Born in 1914, Kulwant Roy grew up in Lahore before joining the Royal Indian Air Force where he specialised in aerial photography. After being discharged from the RIAF, he returned to Lahore, but moved to Delhi in 1940 where he set up a studio, which later expanded into a full-fledged agency, in the Mori Gate district of Old Delhi. For a few years previously, he had been following Mahatma Gandhi in his travels around India in a third-class train compartment; that experience permitted him to gain insider status that meant that he was permitted to record many crucial events of and major participants in the independence movement, including Jinnah, Nehru and Patel.

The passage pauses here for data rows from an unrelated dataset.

$ cat config.mk
export PLATFORM = sky130hd
export DESIGN_NAME = gray_conv_pipe_flat
export DESIGN_NICKNAME = d
export VERILOG_FILES = /design/src/rtl/gray_conv_pipe_if.sv /design/src/rtl/gray_conv_pipe.sv /design/src/flat_wrapper.sv
export SDC_FILE = /design/constraint.sdc
export NUM_CORES = 1
export LEC_CHECK = 0
export BUFFER_PORTS_ARGS = -buffer_cell sky130_fd_sc_hd__buf_2
export CAP_MARGIN = 20
export CORE_UTILIZATION = 38
export DETAILED_ROUTE_END_ITERATION = 8
export GPL_TIMING_DRIVEN = 0
export SETUP_SLACK_MARGIN = 0.02
export SLEW_MARGIN = 20
export SYNTH_ARGS = -nofsm -noshare
export SYNTH_HDL_FRONTEND = slang
export SYNTH_SLANG_ARGS = --single-unit
export TNS_END_PERCENT = 10
$ cat constraint.sdc
create_clock -name clk -period 1.8 [get_ports clk]
set_input_delay 0 -clock clk [delete_from_list [all_inputs] [get_ports clk]]
set_output_delay 0 -clock clk [all_outputs]
set_load 0.05 [all_outputs]
$ cat src/rtl/gray_conv_pipe_if.sv
// -----------------------------------------------------------------------------
// gray_conv_pipe_if
//
// Purpose:
//   Bundles the two valid/ready streams of gray_conv_pipe: the input stream
//   (word plus conversion mode) and the output stream (converted word plus
//   error flag).
//
// Signals:
//   in_valid   producer -> pipe   input word present
//   in_ready   pipe -> producer   pipe accepts input this cycle
//   in_data    producer -> pipe   WIDTH-bit word to convert
//   in_mode    producer -> pipe   00 bin->Gray, 01 Gray->bin, 10 BCD->Gray,
//                                 11 reserved
//   out_valid  pipe -> consumer   result present
//   out_ready  consumer -> pipe   consumer accepts result
//   out_data   pipe -> consumer   converted word
//   out_err    pipe -> consumer   result flagged invalid
//
// Modports:
//   master  the producer/consumer side that surrounds the pipe
//   slave   the pipe itself
// -----------------------------------------------------------------------------
interface gray_conv_pipe_if #(
  parameter int WIDTH = 8
);

  logic             in_valid;
  logic             in_ready;
  logic [WIDTH-1:0] in_data;
  logic [1:0]       in_mode;

  logic             out_valid;
  logic             out_ready;
  logic [WIDTH-1:0] out_data;
  logic             out_err;

  modport master (
    output in_valid,
    output in_data,
    output in_mode,
    output out_ready,
    input  in_ready,
    input  out_valid,
    input  out_data,
    input  out_err
  );

  modport slave (
    input  in_valid,
    input  in_data,
    input  in_mode,
    input  out_ready,
    output in_ready,
    output out_valid,
    output out_data,
    output out_err
  );

endinterface

$ cat src/rtl/gray_conv_pipe.sv
// -----------------------------------------------------------------------------
// gray_conv_pipe
//
// Purpose:
//   Two-stage pipelined code converter with valid/ready handshakes on both
//   sides. Each word carries its own mode:
//     00  binary -> Gray         err = 0
//     01  Gray   -> binary       err = 0
//     10  packed BCD -> Gray     err = 1 if any nibble > 9 (data still produced)
//     11  reserved, passthrough  err = 1
//   Stage 1 captures the raw word and mode, stage 2 captures the converted
//   word and error flag. With out_ready held high the pipe moves one word per
//   cycle; under backpressure it holds up to two words.
//
// Parameters:
//   WIDTH  data width in bits, a multiple of 4 and at least 4. BCD mode treats
//          the word as WIDTH/4 digits.
//
// Ports:
//   clk         rising-edge clock
//   rst_n       asynchronous active-low reset, clears both stages and outputs
//   bus         gray_conv_pipe_if.slave, input and output streams
//   conv_count  (GCP_STATS_EN only) saturating count of output transfers
//   err_count   (GCP_STATS_EN only) saturating count of output transfers with
//               out_err = 1
//
// Configuration macro:
//   GCP_STATS_EN  when defined, adds the conv_count/err_count ports and their
//                 counters. Conversion behaviour is identical either way.
// -----------------------------------------------------------------------------
module gray_conv_pipe #(
  parameter int WIDTH = 8
) (
  input  logic            clk,
  input  logic            rst_n,
  gray_conv_pipe_if.slave bus
`ifdef GCP_STATS_EN
  ,
  output logic [15:0]     conv_count,
  output logic [15:0]     err_count
`endif
);

  localparam int DIGITS = WIDTH / 4;

  typedef enum logic [1:0] {
    MODE_B2G   = 2'b00,
    MODE_G2B   = 2'b01,
    MODE_BCD2G = 2'b10,
    MODE_RSVD  = 2'b11
  } mode_e;

  // ---------------------------------------------------------------------------
  // Conversion helpers
  // ---------------------------------------------------------------------------

  function automatic logic [WIDTH-1:0] bin2gray(input logic [WIDTH-1:0] b);
    return b ^ (b >> 1);
  endfunction

  // Each binary bit is the XOR of the Gray bit at that position and every
  // bit above it, i.e. the parity of the word shifted down to that position.
  // Written as independent reductions so there is no bit-to-bit chain
  // through a single variable.
  function automatic logic [WIDTH-1:0] gray2bin(input logic [WIDTH-1:0] g);
    logic [WIDTH-1:0] b;
    b = '0;
    for (int i = 0; i < WIDTH; i++) begin
      b[i] = ^(g >> i);
    end
    return b;
  endfunction

  // A packed-BCD word is invalid if any of its nibbles holds A..F.
  function automatic logic bcd_invalid(input logic [WIDTH-1:0] x);
    logic bad;
    bad = 1'b0;
    for (int d = 0; d < DIGITS; d++) begin
      if (x[4*d +: 4] > 4'd9) begin
        bad = 1'b1;
      end
    end
    return bad;
  endfunction

  // ---------------------------------------------------------------------------
  // Pipeline state
  // ---------------------------------------------------------------------------

  logic             s1_valid_q, s1_valid_d;
  logic [WIDTH-1:0] s1_data_q,  s1_data_d;
  mode_e            s1_mode_q,  s1_mode_d;

  logic             s2_valid_q, s2_valid_d;
  logic [WIDTH-1:0] s2_data_q,  s2_data_d;
  logic             s2_err_q,   s2_err_d;

  logic             s1_ready;
  logic             s2_ready;

  logic [WIDTH-1:0] conv_data;
  logic             conv_err;

  // A stage can take a new word when it is empty or when the stage after it
  // is taking its current word in the same cycle. Chaining the readies this
  // way is what gives one word per cycle with no bubble when out_ready is high.
  assign s2_ready     = !s2_valid_q || bus.out_ready;
  assign s1_ready     = !s1_valid_q || s2_ready;
  assign bus.in_ready = s1_ready;

  assign bus.out_valid = s2_valid_q;
  assign bus.out_data  = s2_data_q;
  assign bus.out_err   = s2_err_q;

  // ---------------------------------------------------------------------------
  // Converter between the stages. It works on whatever stage 1 holds; the
  // result only matters in the cycle stage 2 actually loads it.
  // ---------------------------------------------------------------------------
  always_comb begin
    conv_data = s1_data_q;
    conv_err  = 1'b0;
    case (s1_mode_q)
      MODE_B2G: begin
        conv_data = bin2gray(s1_data_q);
        conv_err  = 1'b0;
      end
      MODE_G2B: begin
        conv_data = gray2bin(s1_data_q);
        conv_err  = 1'b0;
      end
      MODE_BCD2G: begin
        // The Gray code is taken over the raw packed bits, not the decimal
        // value, so a bad digit still yields a well-defined word.
        conv_data = bin2gray(s1_data_q);
        conv_err  = bcd_invalid(s1_data_q);
      end
      default: begin
        conv_data = s1_data_q;
        conv_err  = 1'b1;
      end
    endcase
  end

  // ---------------------------------------------------------------------------
  // Next-state for both stages. A stage that is not ready holds everything.
  // A ready stage takes the valid bit from upstream every cycle, but only
  // overwrites its payload when a word is really arriving, so input data
  // presented without in_valid never reaches the registers.
  // ---------------------------------------------------------------------------
  always_comb begin
    s1_valid_d = s1_valid_q;
    s1_data_d  = s1_data_q;
    s1_mode_d  = s1_mode_q;
    s2_valid_d = s2_valid_q;
    s2_data_d  = s2_data_q;
    s2_err_d   = s2_err_q;

    if (s1_ready) begin
      s1_valid_d = bus.in_valid;
      if (bus.in_valid) begin
        s1_data_d = bus.in_data;
        s1_mode_d = mode_e'(bus.in_mode);
      end
    end

    if (s2_ready) begin
      s2_valid_d = s1_valid_q;
      if (s1_valid_q) begin
        s2_data_d = conv_data;
        s2_err_d  = conv_err;
      end
    end
  end

  // ---------------------------------------------------------------------------
  // Stage registers. Reset empties the pipe and zeroes the visible output
  // word so nothing stale can be presented after reset is released.
  // ---------------------------------------------------------------------------
  always_ff @(posedge clk or negedge rst_n) begin
    if (!rst_n) begin
      s1_valid_q <= 1'b0;
      s1_data_q  <= '0;
      s1_mode_q  <= MODE_B2G;
      s2_valid_q <= 1'b0;
      s2_data_q  <= '0;
      s2_err_q   <= 1'b0;
    end else begin
      s1_valid_q <= s1_valid_d;
      s1_data_q  <= s1_data_d;
      s1_mode_q  <= s1_mode_d;
      s2_valid_q <= s2_valid_d;
      s2_data_q  <= s2_data_d;
      s2_err_q   <= s2_err_d;
    end
  end

`ifdef GCP_STATS_EN
  // ---------------------------------------------------------------------------
  // Transfer statistics. Both counters stick at all-ones rather than wrapping,
  // so a long run can never read as a small count.
  // ---------------------------------------------------------------------------
  logic        out_fire;
  logic [15:0] conv_count_q, conv_count_d;
  logic [15:0] err_count_q,  err_count_d;

  assign out_fire = s2_valid_q && bus.out_ready;

  always_comb begin
    conv_count_d = conv_count_q;
    err_count_d  = err_count_q;
    if (out_fire) begin
      if (conv_count_q != 16'hFFFF) begin
        conv_count_d = conv_count_q + 16'd1;
      end
      if (s2_err_q && (err_count_q != 16'hFFFF)) begin
        err_count_d = err_count_q + 16'd1;
      end
    end
  end

  always_ff @(posedge clk or negedge rst_n) begin
    if (!rst_n) begin
      conv_count_q <= 16'd0;
      err_count_q  <= 16'd0;
    end else begin
      conv_count_q <= conv_count_d;
      err_count_q  <= err_count_d;
    end
  end

  assign conv_count = conv_count_q;
  assign err_count  = err_count_q;
`endif

endmodule

$ cat src/flat_wrapper.sv
// flat-port wrapper written by rule: the top's interface ports become plain ports
module gray_conv_pipe_flat 
#(
  parameter int WIDTH = 8
)
  (clk, rst_n, bus_in_valid, bus_in_data, bus_in_mode, bus_out_ready, bus_in_ready, bus_out_valid, bus_out_data, bus_out_err);
  gray_conv_pipe_if #(.WIDTH(WIDTH)) bus_i ();
  input  logic clk;
  input  logic rst_n;
  input wire logic [$bits(bus_i.in_valid)-1:0] bus_in_valid;
  input wire logic [$bits(bus_i.in_data)-1:0] bus_in_data;
  input wire logic [$bits(bus_i.in_mode)-1:0] bus_in_mode;
  input wire logic [$bits(bus_i.out_ready)-1:0] bus_out_ready;
  output wire logic [$bits(bus_i.in_ready)-1:0] bus_in_ready;
  output wire logic [$bits(bus_i.out_valid)-1:0] bus_out_valid;
  output wire logic [$bits(bus_i.out_data)-1:0] bus_out_data;
  output wire logic [$bits(bus_i.out_err)-1:0] bus_out_err;
  assign bus_i.in_valid = bus_in_valid;
  assign bus_i.in_data = bus_in_data;
  assign bus_i.in_mode = bus_in_mode;
  assign bus_i.out_ready = bus_out_ready;
  assign bus_in_ready = bus_i.in_ready;
  assign bus_out_valid = bus_i.out_valid;
  assign bus_out_data = bus_i.out_data;
  assign bus_out_err = bus_i.out_err;
  gray_conv_pipe #(.WIDTH(WIDTH)) u_core (.clk(clk), .rst_n(rst_n), .bus(bus_i));
endmodule
# ---- Word level (Yosys, flattened, before mapping)
# Index checks and enable logic that the tools add are counted.
dict set report totals {
  inputBits 14
  register_bits 21
  mem_count 0
  mem_bits_rw 0
  elab_cells 32
  latch_bits 0
  rom_bits 0
  output_inout_bits 11
}
dict set report classes {
  div 0
  bitwise 1
  n_lt_le_gt_ge 2
  add_sub_neg 0
  n_shift 0
  muxes 4
  n_reduce_logical 17
  n_mul 0
  n_eq_ne 2
}
# operator n
set op_table {}
lappend op_table {{$reduce_xor 8->1} 8}
lappend op_table {{$pmux 8 s2} 1}
lappend op_table {{$gt 4x4->1 const B} 2}
lappend op_table {{$xor 8x7->8} 1}
lappend op_table {{$reduce_and 2->1} 2}
lappend op_table {{$reduce_or 2->1} 2}
lappend op_table {{$eq 2x1->1 const B} 1}
lappend op_table {{$eq 2x2->1 const B} 1}
lappend op_table {{$logic_not 1->1} 2}
lappend op_table {{$logic_not 2->1} 1}
lappend op_table {{$logic_or 1x1->1} 2}
lappend op_table {{$mux 1} 2}
lappend op_table {{$pmux 1 s2} 1}

# ---- Logic depth before layout (Yosys ltp)
dict set report logic_depth {
  word_depth 4
  depth_mapped 7
}

# ---- Worst setup path after synthesis
# No wires, ideal clock.
dict set report synth_path {
  path_type {reg-to-reg}
  from {reg u_core.s2_valid_q (netlist: u_core.bus.out_valid)}
  to {reg u_core.s1_data_q[0]}
  slack_ns -0.333
  n_path_buf 0
  setup_time_ns 0.125
  period_less_slack_ns 2.133
  arrival_time_ns 2.009
  stages_incl_launch_ff 4
  cell_sequence {dfrtp_1 > nand3b_1 > nand2_1 > mux2_2}
}
dict set report synth_between {
  elab_chain_len 4
}
# element line_no
set synth_rtl {}
lappend synth_rtl {{start, declared} gray_conv_pipe.sv:94} ;# logic s2_valid_q, s2_valid_d;
lappend synth_rtl {{start signal, assigned} gray_conv_pipe.sv:191} ;# s2_valid_q <= s2_valid_d;
lappend synth_rtl {{$logic_not 1->1} gray_conv_pipe.sv:107} ;# assign s2_ready = !s2_valid_q || bus.out_ready;
lappend synth_rtl {{$logic_or 1x1->1} gray_conv_pipe.sv:107}
lappend synth_rtl {{$logic_or 1x1->1} gray_conv_pipe.sv:108} ;# assign s1_ready = !s1_valid_q || s2_ready;
lappend synth_rtl {{named net bus_in_ready} flat_wrapper.sv:14} ;# output wire logic [$bits(bus_i.in_ready)-1:0] bus_in_ready;
lappend synth_rtl {{$reduce_and 2->1 (no source line)} --}
lappend synth_rtl {{end signal, assigned} gray_conv_pipe.sv:189} ;# s1_data_q <= s1_data_d;
lappend synth_rtl {{end, declared} gray_conv_pipe.sv:91} ;# logic [WIDTH-1:0] s1_data_q, s1_data_d;
# The timed path passes the listed nets, and every way through them passes these cells.
# A chain may end at the register's enable or synchronous reset.

# ---- Final worst setup path
dict set report layout_path {
  from {reg u_core.s1_data_q[6]}
  to {reg u_core.s2_data_q[2] (netlist: u_core.bus.out_data[2])}
}
dict set report layout_between {
  elab_chain_len 2
}
# element line_no
set layout_rtl {}
lappend layout_rtl {{$reduce_xor 8->1} gray_conv_pipe.sv:69} ;# b[i] = ^(g >> i);
lappend layout_rtl {{$pmux 8 s2} gray_conv_pipe.sv:122} ;# case (s1_mode_q)
lappend layout_rtl {{end signal, assigned} gray_conv_pipe.sv:192} ;# s2_data_q <= s2_data_d;
lappend layout_rtl {{end, declared} gray_conv_pipe.sv:95} ;# logic [WIDTH-1:0] s2_data_q, s2_data_d;
# Every way passes these cells.

==> results.cfg <==
[outcome]
outcome = finished, violations left
violations = design-rule violations

[die]
row_count = 19
die_w_um = 57.75
start_util_pct = 41.40
core_um2 = 2853
dieHeight_um = 57.75
die_area_um2 = 3335
io_pins = 25

[global_route]
grt_util_met3_pct = 3.125
top_usage_layer = met2
grt_pass1_wl_um = 4008
grt_max_degree = 22
grt_use_met2_pct = 27.24
grt_overflow = 0
antenna_found_initial = 0
grt.total_usage_pct = 15.80
grt_pass1_vias = 932
use_met1_pct = 18.83

[sta]
clock_skew_ns = 0.007857
setup_slack_ns = 0.09310
max_freq_ghz = 0.5859
maxSlewHeadroom_pct = 65.93
min_period_ns = 1.707
grt_setup_unrepaired = true
hold_ws_ns = 0.1499
hold_viol = 0
drv_slew = 0
setup_viol = 0
setup_tns_ns = 0
period_share_pct = 94.83
worst_pin_slew_ns = 0.5110

[worst_setup_path]
cp_slowest_stage_delay_ns = 0.43
endpoint_kind = register
criticalPathCategory = reg2reg
arrival_ns = 1.97
crit_path_start_kind = register
cp_num_buf_inv = 1
critPathRequiredTime_ns = 2.07
path_cells = inv_1, ha_1, xnor2_2, o21ai_0, a221oi_2, a21o_1
cp_max_fo = 5
slowest_stage = dfrtp_2
crit_family = compound AO/OA/AOI/OAI gates

[place]
place_congestion = 0.7614
dp.cells = 167
place_worst_setup_slack_ns = -0.05693
dp.final_hpwl_um = 1711
io_buffer_count = 24
place_area_um2 = 1349

[clock_tree]
root_buffer = clkbuf_4
clockBufferDepth = 2
clock_sinks = 21
cts_buffers = 3
cts.clk_slew.worst_paths_ns = 0.12
cts_tree = yes
clock_latency_ns = 0.31
h-tree-depth = 1

[layout]
drive_gt1_share_pct = 33.12
antenna_cells = 0
regArea_um2 = 529.3
n_fill_cell = 260
final_cells = 188
final_nets = 180
finalInstanceArea_um2 = 1560
multi_input_area_um2 = 635.6
area_delta_synth_final_pct = 32.10
utilization_pct = 54.69

[synth]
syn-num-nets = 134
syn_inst = 112
syn_area_per_cell_um2 = 10.55
synth-seq-area-share_pct = 44.49
netlist_area_um2 = 1181
synth-seq-cells = 21
yosysWarningCount = 0
synth_cell_types = 28

[route]
antenna_left = 0
first_pass_iters = 8
num_vias = 969
drt-total-wl_um = 2381
wire_per_inst_um = 12.66
remaining_drc_errors = 1
via_per_inst = 5.154
drt_iter0_drc = 11

[power_and_ir_drop]
finalPower_mw = 1.814
vdd.ir_drop.worst_mv = 0.4587
powerDensity_nw_per_um2 = 1163
power.leakage_nw = 0.7552

[hold_path]
hold_class = in2async

[job]
drv_cap = 0
-- kinds of logic after synthesis --
kind of cell    Yosys count  synth area share [%]
xor+xnor                  8                 7.203
flops                    21                 44.49
mux                      15                 13.88
simple gates             22                 8.898
fa+ha+maj                 8                 8.475
buf+inv                  13                 4.132
compound gates           25                 12.92
-- final timing paths --
check,endpoint,slack [ns],cells past startpoint,startpoint
worst max register to register,u_core.bus.out_data[2],0.09,6,u_core.s1_data_q[6]
worst max-delay path,u_core.bus.out_data[2],0.09,6,u_core.s1_data_q[6]
worst min-delay path,u_core.s1_data_q[2],0.15,2,rst_n
worst min register to register,u_core.bus.out_data[5],0.49,2,u_core.bus.out_data[5]
max in group asynchronous,u_core.s1_data_q[7],1.30,2,rst_n
min in group clk,u_core.s1_data_q[1],0.44,3,bus_in_data[1]
-- power by group --
part / leakage [nW] / switching (mW) / internal [mW]
clock network: 0.0177 / 0.150 / 0.0831
logic: 0.492 / 0.574 / 0.359
registers: 0.245 / 0.0706 / 0.579
total: 0.755 / 0.794 / 1.02
-- flip-flops by register name, indices dropped and copies added, names as in the netlist --
name,cells
u_core.bus.out_err,1
u_core.s1_valid_q,1
u_core.s1_data_q,8
u_core.bus.out_valid,1
u_core.s1_mode_q,2
u_core.bus.out_data,8
-- timing repair --
action,CTS,global route
hold buffers,13,0
pin swaps,0,2
endpoints found under the hold margin,33,0
gates resized for setup,2,3
setup buffers,1,3
endpoints found under the setup margin,3,3
-- placed cells by master, fill, tap and decap left out, types with 2 or more instances in the layout --
cell type      netlist  layout
a21oi_1              5       5
buf_2                0      24
buf_4                0       4
clkbuf_1             3       3
clkbuf_4             0       3
dfrtp_1             21      18
dfrtp_2              0       3
dlygate4sd3_1        0      13
ha_1                 8       8
inv_1               10      10
mux2_2              11      11
mux2i_1              4       4
nand2_1             11      10
nand2b_1             3       3
nand3b_1             2       2
nor2_1               2       2
o21ai_0             11      11
xnor2_1              6       4
xnor2_2              0       2
-- Yosys cell counts, drive strengths merged --
| library cell | instances | area, um2 |
|---|---|---|
| a22oi | 1 | 7.510 |
| o22ai | 1 | 6.260 |
| nand3 | 1 | 5.000 |
| a31oi | 1 | 6.260 |
| nor3 | 1 | 5.000 |
| a21oi | 5 | 25.02 |
| o31ai | 2 | 20.02 |
| or3 | 1 | 6.260 |
| inv | 10 | 37.54 |
| nand2 | 11 | 41.29 |
| xor2 | 1 | 8.760 |
| o2bb2ai | 1 | 8.760 |
| dfrtp | 21 | 525.5 |
| clkbuf | 3 | 11.26 |
| nor2b | 1 | 6.260 |
| a21o | 1 | 7.510 |
| ha | 8 | 100.1 |
| nor2 | 2 | 7.510 |
| o21ai | 11 | 55.05 |
| nand3b | 2 | 15.01 |
| xnor3 | 1 | 23.77 |
| nand2b | 3 | 18.77 |
| a221oi | 1 | 8.760 |
| o21a | 1 | 7.510 |
| xnor2 | 6 | 52.55 |
| mux2 | 11 | 123.9 |
| mux2i | 4 | 40.04 |
-- layer usage --
layer / vias up / part of all wire (%)
met2: 20 / 51
li1: 473 / -
met4: 0 / 1.1
met5: - / 0
met3: 4 / 3.4
met1: 472 / 44
-- area by class of cell --
cell class	count	area share (%)
well taps	31	2.486
clock buffers	3	1.443
repair buffers	41	17.96
plain buffers	3	0.7217
multi-input cells	78	40.74
flip-flops and latches	21	33.92
inverters	10	2.406
clock inverters	1	0.3208
(Power assumes the default switching activity.)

Among his most iconic photographs are one of Jinnah arguing with Gandhi on the verandah of his bungalow; normally credited to the Hulton-Getty archive, it has recently been established that it was one of many such taken by Roy. Others include a similarly well-known photograph of Nehru and Khan Abdul Ghaffar Khan walking as AICC representatives to meet the Cabinet Mission while a rickshaw carrying Patel travels alongside. A photograph of Nehru and Patel listening intently to Gandhi at a Congress Working Committee meeting was made into a commemorative stamp after Patel's death in 1950; it won a silver plaque from Amrita Bazar Patrika as the best news photograph of the year.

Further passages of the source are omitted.